--- SUPPLIED MATERIAL Enclosed Below ---

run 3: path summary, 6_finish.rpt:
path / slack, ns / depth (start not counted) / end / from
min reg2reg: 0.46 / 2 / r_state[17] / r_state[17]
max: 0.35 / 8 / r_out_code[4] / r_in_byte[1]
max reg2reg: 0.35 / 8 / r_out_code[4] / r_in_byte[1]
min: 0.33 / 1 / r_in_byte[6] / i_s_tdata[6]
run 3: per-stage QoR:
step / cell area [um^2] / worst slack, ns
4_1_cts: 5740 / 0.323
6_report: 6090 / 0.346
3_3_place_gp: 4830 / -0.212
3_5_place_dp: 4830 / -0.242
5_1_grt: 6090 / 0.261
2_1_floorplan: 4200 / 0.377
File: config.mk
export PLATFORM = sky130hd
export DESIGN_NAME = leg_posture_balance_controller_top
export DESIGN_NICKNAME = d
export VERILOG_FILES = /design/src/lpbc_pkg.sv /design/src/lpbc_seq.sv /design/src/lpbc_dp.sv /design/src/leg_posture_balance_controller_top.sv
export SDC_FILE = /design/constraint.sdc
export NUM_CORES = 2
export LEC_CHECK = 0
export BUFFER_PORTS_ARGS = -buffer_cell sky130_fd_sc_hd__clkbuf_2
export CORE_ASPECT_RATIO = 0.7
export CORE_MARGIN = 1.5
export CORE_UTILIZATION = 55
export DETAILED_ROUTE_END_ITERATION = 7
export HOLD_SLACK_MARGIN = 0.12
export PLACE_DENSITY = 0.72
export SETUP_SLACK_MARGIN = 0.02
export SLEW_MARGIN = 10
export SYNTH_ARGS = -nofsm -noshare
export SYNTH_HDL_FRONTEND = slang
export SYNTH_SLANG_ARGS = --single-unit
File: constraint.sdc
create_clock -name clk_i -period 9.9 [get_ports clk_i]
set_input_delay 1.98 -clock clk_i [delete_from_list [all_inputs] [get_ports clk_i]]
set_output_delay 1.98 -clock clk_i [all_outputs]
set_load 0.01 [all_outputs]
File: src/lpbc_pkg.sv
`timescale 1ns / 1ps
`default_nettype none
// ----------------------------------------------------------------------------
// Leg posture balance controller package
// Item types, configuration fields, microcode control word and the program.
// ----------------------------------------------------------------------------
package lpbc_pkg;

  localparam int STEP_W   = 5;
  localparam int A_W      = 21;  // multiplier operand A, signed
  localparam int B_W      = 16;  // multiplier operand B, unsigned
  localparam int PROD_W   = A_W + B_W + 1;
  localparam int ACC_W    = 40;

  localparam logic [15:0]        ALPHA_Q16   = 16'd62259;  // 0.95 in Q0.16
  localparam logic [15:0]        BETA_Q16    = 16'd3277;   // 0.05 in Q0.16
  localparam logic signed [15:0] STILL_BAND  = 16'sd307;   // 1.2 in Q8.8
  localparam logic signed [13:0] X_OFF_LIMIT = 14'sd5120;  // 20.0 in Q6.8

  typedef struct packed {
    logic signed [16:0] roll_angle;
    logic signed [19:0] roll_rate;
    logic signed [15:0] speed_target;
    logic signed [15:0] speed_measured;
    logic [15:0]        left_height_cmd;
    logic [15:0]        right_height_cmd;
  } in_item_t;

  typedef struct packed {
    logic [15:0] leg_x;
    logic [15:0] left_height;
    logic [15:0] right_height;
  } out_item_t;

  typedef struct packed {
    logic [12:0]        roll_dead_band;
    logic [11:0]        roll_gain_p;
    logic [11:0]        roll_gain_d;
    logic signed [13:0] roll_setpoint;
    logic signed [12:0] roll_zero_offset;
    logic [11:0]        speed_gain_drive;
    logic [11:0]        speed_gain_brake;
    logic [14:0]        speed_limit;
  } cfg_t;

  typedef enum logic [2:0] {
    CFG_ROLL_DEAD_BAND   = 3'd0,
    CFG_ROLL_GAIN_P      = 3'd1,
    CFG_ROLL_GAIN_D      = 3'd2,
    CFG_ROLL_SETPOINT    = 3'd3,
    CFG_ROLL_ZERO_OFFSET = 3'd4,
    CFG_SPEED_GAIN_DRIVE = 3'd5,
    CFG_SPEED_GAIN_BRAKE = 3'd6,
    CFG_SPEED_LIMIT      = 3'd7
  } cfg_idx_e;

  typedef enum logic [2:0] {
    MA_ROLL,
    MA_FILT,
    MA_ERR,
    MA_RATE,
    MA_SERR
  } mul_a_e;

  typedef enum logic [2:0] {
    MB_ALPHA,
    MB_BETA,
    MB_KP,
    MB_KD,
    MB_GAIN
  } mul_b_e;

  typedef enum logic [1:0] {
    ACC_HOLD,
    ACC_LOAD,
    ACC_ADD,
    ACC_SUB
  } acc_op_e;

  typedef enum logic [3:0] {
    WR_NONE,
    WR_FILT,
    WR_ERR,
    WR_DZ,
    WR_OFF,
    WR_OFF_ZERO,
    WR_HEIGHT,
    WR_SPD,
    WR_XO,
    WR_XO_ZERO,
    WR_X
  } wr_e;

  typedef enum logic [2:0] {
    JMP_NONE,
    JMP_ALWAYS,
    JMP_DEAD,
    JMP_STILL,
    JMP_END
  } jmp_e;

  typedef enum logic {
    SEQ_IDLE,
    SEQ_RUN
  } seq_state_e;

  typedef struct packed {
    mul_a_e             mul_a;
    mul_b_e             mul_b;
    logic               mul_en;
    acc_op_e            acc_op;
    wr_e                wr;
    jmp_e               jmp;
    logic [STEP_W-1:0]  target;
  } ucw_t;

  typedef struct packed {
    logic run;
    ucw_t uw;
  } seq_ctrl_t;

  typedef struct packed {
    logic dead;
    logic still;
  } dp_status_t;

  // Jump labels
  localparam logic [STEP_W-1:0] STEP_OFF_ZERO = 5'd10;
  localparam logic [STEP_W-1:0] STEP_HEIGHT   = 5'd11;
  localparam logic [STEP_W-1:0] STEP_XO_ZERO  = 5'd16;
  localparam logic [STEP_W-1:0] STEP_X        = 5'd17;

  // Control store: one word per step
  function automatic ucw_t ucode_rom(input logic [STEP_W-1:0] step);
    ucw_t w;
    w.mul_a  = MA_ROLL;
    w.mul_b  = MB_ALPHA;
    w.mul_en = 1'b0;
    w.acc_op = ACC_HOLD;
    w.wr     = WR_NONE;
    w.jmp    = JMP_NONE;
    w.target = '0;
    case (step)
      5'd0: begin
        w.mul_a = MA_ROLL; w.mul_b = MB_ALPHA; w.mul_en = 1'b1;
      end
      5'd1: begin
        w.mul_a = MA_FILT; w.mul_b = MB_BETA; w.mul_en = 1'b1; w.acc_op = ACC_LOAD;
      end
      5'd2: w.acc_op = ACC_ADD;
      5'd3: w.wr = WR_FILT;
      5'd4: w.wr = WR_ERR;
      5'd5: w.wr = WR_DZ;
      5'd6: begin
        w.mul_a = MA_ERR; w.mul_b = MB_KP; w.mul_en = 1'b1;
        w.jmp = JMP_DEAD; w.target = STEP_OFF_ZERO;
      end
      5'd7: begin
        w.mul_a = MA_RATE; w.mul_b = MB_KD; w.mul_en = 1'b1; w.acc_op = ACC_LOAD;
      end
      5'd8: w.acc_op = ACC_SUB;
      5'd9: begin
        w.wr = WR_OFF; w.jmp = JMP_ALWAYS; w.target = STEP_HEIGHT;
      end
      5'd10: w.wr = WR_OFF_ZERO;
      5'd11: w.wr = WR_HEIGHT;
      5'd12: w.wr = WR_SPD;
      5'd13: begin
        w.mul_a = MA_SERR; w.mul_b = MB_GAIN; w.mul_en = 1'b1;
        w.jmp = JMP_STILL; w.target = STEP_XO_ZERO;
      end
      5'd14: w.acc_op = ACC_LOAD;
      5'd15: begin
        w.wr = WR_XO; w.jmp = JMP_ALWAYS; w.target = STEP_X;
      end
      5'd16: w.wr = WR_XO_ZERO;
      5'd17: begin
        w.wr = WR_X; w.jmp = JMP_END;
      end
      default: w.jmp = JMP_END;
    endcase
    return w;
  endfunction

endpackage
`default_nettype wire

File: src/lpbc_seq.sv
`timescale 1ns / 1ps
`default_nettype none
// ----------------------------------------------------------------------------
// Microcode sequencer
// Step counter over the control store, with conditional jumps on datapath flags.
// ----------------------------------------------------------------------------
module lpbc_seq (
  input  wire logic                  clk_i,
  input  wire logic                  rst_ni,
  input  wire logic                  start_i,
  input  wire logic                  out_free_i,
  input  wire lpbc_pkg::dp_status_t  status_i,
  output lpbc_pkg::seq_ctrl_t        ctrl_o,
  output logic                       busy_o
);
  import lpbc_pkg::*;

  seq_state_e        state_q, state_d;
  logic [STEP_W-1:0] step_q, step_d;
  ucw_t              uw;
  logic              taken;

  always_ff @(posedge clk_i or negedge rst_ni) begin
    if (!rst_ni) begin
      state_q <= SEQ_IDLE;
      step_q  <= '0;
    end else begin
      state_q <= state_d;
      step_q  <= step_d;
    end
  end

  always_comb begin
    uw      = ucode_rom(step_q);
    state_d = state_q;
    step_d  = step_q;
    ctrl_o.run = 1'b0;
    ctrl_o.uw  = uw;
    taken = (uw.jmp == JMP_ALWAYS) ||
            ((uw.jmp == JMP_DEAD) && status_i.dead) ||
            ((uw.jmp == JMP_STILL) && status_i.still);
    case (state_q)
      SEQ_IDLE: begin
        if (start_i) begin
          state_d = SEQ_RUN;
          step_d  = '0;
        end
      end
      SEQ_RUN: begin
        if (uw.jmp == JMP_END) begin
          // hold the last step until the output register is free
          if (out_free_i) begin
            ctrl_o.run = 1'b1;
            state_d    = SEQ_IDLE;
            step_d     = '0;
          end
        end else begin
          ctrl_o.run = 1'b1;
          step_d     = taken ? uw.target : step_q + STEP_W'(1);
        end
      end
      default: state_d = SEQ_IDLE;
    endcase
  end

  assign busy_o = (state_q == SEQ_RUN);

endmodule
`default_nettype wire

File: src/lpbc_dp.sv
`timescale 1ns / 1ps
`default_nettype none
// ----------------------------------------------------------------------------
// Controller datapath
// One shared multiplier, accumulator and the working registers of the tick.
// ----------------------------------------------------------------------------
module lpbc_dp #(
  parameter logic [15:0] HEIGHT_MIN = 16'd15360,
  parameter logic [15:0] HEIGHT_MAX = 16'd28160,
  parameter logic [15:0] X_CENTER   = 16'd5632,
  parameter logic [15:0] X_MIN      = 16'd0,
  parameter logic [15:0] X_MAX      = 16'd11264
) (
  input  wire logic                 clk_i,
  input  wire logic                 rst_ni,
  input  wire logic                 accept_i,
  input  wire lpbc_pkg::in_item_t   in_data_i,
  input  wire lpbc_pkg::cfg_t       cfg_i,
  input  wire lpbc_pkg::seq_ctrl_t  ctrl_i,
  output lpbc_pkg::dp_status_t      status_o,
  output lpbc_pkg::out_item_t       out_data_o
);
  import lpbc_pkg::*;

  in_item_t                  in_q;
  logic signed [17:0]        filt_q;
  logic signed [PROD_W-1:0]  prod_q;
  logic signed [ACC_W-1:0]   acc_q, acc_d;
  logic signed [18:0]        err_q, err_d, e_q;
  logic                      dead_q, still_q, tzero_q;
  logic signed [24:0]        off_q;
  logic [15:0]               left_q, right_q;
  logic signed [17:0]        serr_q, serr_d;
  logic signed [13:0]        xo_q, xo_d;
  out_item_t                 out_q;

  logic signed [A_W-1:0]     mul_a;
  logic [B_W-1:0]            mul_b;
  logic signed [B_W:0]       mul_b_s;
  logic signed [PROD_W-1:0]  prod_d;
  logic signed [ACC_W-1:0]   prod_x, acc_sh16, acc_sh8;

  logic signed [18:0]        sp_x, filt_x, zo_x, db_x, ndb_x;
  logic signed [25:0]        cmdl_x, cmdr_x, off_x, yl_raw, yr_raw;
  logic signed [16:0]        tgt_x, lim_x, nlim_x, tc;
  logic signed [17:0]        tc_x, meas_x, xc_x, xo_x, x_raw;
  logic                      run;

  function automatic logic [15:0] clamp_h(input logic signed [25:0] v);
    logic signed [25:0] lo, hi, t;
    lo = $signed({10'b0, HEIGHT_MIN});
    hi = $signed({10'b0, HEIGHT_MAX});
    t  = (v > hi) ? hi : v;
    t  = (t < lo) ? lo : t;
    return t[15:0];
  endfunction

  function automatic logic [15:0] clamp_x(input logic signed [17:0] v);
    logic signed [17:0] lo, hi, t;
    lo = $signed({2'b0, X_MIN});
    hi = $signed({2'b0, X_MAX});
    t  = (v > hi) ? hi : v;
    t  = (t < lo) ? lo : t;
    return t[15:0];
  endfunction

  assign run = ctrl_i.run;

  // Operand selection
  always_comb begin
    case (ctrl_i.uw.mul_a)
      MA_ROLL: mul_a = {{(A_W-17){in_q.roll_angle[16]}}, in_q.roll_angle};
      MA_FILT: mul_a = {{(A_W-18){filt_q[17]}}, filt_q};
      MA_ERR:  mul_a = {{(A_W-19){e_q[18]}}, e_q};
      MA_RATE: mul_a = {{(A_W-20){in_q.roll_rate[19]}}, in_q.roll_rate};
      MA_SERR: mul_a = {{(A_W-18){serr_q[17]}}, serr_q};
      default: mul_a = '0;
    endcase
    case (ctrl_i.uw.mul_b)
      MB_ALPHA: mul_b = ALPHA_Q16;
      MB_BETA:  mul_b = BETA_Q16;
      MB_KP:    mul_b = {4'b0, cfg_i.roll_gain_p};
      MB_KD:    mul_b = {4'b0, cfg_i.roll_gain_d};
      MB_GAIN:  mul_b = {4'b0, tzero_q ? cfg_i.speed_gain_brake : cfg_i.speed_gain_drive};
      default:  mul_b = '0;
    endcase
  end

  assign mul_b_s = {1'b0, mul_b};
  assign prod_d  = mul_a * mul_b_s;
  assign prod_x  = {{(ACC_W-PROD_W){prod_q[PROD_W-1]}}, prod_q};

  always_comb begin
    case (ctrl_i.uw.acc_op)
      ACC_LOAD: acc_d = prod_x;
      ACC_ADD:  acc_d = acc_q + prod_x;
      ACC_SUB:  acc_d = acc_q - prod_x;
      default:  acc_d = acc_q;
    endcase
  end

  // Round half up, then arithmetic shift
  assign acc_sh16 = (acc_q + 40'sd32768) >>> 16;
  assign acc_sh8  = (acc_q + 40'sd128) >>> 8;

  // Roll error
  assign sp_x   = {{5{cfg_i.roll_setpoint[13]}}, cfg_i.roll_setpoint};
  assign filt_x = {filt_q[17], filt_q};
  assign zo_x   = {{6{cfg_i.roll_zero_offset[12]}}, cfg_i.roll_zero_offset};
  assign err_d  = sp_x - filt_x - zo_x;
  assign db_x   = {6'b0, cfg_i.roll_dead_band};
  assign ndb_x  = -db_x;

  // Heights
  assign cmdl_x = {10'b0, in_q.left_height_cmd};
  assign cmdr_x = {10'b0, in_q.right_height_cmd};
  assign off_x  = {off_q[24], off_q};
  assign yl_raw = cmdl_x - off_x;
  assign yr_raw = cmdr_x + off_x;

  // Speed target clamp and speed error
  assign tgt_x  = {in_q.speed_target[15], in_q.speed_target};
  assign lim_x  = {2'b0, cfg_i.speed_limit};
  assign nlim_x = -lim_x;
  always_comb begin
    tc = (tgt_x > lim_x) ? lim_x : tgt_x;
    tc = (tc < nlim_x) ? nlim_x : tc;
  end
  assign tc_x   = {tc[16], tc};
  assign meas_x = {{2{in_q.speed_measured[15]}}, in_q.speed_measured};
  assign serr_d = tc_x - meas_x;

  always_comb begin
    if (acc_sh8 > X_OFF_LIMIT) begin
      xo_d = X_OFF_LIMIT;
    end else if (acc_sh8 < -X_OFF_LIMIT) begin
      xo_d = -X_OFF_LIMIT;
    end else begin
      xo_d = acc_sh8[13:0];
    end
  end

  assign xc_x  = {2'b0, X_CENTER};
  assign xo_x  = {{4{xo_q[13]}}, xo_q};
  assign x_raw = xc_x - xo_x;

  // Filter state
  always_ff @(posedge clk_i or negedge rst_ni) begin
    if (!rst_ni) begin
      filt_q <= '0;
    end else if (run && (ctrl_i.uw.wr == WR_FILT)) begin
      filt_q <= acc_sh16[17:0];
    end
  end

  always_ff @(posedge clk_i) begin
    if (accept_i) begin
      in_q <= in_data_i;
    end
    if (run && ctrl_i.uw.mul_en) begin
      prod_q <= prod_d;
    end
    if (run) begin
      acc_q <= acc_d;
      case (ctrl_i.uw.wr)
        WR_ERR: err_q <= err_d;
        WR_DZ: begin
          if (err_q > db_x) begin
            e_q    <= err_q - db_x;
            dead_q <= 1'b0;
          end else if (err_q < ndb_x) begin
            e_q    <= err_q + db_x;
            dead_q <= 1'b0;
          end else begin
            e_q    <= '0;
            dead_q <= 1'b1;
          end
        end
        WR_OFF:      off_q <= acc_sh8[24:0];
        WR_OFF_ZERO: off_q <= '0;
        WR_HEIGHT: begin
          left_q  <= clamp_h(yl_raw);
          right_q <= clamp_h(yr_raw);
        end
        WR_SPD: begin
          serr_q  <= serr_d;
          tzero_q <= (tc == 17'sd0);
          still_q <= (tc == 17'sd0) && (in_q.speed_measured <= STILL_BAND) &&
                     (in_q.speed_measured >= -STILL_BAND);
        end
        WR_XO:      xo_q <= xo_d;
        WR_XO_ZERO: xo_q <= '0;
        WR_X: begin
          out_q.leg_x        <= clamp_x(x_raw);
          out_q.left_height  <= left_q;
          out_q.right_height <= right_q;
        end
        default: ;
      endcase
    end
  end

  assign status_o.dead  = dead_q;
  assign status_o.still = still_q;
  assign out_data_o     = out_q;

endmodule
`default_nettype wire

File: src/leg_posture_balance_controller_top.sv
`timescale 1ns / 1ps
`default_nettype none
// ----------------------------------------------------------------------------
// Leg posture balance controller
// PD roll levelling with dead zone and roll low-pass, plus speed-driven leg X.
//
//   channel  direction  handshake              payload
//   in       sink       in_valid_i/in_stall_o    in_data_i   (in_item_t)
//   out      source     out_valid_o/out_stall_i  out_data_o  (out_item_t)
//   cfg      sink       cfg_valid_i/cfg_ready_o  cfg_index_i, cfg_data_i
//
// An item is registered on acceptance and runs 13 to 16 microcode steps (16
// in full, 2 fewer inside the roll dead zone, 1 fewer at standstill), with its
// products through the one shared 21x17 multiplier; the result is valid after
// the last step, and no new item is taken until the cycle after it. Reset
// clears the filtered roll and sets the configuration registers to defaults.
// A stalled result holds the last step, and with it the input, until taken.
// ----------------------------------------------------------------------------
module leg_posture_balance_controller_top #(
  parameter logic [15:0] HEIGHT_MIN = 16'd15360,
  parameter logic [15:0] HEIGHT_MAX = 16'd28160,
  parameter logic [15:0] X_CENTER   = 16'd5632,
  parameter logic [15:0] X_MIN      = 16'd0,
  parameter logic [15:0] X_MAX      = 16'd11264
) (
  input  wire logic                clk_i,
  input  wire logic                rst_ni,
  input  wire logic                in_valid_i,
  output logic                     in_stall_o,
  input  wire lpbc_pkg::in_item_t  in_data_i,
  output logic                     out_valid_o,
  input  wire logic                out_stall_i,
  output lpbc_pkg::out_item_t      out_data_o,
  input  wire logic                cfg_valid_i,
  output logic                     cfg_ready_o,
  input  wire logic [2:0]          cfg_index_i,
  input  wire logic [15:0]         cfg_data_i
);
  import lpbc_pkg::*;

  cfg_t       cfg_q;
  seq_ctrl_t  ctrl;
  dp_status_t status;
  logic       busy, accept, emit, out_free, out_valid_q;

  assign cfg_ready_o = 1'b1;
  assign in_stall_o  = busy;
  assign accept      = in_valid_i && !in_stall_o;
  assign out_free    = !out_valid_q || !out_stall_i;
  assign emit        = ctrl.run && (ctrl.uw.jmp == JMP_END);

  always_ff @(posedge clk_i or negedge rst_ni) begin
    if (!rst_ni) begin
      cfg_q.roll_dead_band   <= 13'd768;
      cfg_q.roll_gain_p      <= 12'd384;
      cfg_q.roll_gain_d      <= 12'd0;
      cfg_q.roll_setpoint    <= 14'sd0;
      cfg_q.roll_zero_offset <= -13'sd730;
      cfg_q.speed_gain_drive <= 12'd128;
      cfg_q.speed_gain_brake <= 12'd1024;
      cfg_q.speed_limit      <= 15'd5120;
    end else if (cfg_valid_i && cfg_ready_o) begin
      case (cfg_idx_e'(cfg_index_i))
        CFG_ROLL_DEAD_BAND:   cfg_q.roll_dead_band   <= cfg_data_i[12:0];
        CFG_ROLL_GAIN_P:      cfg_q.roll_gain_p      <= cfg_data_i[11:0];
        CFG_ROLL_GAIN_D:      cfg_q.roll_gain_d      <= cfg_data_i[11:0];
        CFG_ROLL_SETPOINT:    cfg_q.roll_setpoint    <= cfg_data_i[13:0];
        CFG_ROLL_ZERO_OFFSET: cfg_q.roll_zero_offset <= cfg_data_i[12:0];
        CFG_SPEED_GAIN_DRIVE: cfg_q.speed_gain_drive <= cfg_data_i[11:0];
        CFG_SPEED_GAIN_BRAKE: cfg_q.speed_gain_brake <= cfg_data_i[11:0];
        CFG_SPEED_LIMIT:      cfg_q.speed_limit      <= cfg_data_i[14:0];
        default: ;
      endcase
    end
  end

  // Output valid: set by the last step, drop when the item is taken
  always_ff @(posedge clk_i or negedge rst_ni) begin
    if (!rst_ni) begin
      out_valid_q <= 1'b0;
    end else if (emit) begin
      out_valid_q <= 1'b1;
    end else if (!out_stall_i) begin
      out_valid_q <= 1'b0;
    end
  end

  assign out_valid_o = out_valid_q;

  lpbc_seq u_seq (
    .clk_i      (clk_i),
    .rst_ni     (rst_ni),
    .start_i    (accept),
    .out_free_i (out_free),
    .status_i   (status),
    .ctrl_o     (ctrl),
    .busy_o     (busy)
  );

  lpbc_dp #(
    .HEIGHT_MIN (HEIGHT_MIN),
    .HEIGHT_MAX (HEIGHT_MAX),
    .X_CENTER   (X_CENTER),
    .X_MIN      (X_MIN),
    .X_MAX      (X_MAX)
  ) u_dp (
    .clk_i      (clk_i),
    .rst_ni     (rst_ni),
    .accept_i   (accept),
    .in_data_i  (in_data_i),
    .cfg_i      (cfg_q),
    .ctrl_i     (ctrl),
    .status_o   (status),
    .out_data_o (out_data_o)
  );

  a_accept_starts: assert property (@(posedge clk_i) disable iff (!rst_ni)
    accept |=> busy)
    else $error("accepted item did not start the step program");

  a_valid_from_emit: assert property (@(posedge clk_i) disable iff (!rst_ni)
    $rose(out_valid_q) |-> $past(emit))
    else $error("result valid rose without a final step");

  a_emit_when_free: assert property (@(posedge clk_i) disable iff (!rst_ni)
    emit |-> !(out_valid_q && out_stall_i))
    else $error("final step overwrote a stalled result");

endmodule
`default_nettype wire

--- End of Enclosed SUPPLIED MATERIAL ---

YOUR OBJECTIVE - In the listing above, find the line containing "assign status_o.still = still_q;" and the line containing "standstill), with its", then quote both, plus every line between them, exactly as written.

EXERCISE ANSWER -
  assign status_o.still = still_q;
  assign out_data_o     = out_q;

endmodule
`default_nettype wire

File: src/leg_posture_balance_controller_top.sv
`timescale 1ns / 1ps
`default_nettype none
// ----------------------------------------------------------------------------
// Leg posture balance controller
// PD roll levelling with dead zone and roll low-pass, plus speed-driven leg X.
//
//   channel  direction  handshake              payload
//   in       sink       in_valid_i/in_stall_o    in_data_i   (in_item_t)
//   out      source     out_valid_o/out_stall_i  out_data_o  (out_item_t)
//   cfg      sink       cfg_valid_i/cfg_ready_o  cfg_index_i, cfg_data_i
//
// An item is registered on acceptance and runs 13 to 16 microcode steps (16
// in full, 2 fewer inside the roll dead zone, 1 fewer at standstill), with its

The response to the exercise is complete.